### Your task:
Start at the first line of the listing below. Write out each line exactly, stopping after the one that contains "and+or+nand+nor,2581,2581,14.5".

★ ★ ★ ★ ★

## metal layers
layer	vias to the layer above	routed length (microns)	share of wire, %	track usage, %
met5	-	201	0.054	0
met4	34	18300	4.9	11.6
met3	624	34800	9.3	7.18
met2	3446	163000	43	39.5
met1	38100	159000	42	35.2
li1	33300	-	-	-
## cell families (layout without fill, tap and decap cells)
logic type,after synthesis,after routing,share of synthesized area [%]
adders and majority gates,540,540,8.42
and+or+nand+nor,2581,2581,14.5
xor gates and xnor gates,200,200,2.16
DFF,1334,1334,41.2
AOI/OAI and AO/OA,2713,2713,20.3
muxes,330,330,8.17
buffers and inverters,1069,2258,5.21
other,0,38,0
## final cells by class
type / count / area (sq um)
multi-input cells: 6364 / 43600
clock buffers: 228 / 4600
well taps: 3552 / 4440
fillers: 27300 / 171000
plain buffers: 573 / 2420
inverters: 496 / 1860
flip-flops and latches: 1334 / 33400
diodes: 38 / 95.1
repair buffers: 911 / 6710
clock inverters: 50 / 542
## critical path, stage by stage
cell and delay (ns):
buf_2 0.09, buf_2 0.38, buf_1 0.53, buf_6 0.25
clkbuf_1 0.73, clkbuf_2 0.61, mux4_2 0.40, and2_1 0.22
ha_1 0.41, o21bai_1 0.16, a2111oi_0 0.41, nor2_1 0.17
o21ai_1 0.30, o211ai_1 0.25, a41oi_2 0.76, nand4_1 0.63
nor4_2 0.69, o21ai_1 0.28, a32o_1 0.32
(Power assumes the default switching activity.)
<file path="config.mk">
export PLATFORM = sky130hd
export DESIGN_NAME = axi4_lite_mst_bridge_flat
export DESIGN_NICKNAME = d
export VERILOG_FILES = /design/src/rtl/axi4_lite_if.sv /design/src/rtl/axi4_lite_mst_bridge.sv /design/src/flat_wrapper.sv
export SDC_FILE = /design/constraint.sdc
export NUM_CORES = 1
export LEC_CHECK = 0
export ABC_AREA = 1
export CORE_UTILIZATION = 39
export DETAILED_ROUTE_END_ITERATION = 7
export MAX_ROUTING_LAYER = met4
export PLACE_DENSITY = 0.8
export SYNTH_ARGS = -nofsm -noshare
export SYNTH_HDL_FRONTEND = slang
export SYNTH_SLANG_ARGS = --single-unit
export TNS_END_PERCENT = 5
</file>
<file path="constraint.sdc">
create_clock -name i_clk -period 1.6 [get_ports i_clk]
set_input_delay 0.24 -clock i_clk [delete_from_list [all_inputs] [get_ports i_clk]]
set_output_delay 0.24 -clock i_clk [all_outputs]
set_load 0.005 [all_outputs]
</file>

★ ★ ★ ★ ★

### Answer for this exercise:
## metal layers
layer	vias to the layer above	routed length (microns)	share of wire, %	track usage, %
met5	-	201	0.054	0
met4	34	18300	4.9	11.6
met3	624	34800	9.3	7.18
met2	3446	163000	43	39.5
met1	38100	159000	42	35.2
li1	33300	-	-	-
## cell families (layout without fill, tap and decap cells)
logic type,after synthesis,after routing,share of synthesized area [%]
adders and majority gates,540,540,8.42
and+or+nand+nor,2581,2581,14.5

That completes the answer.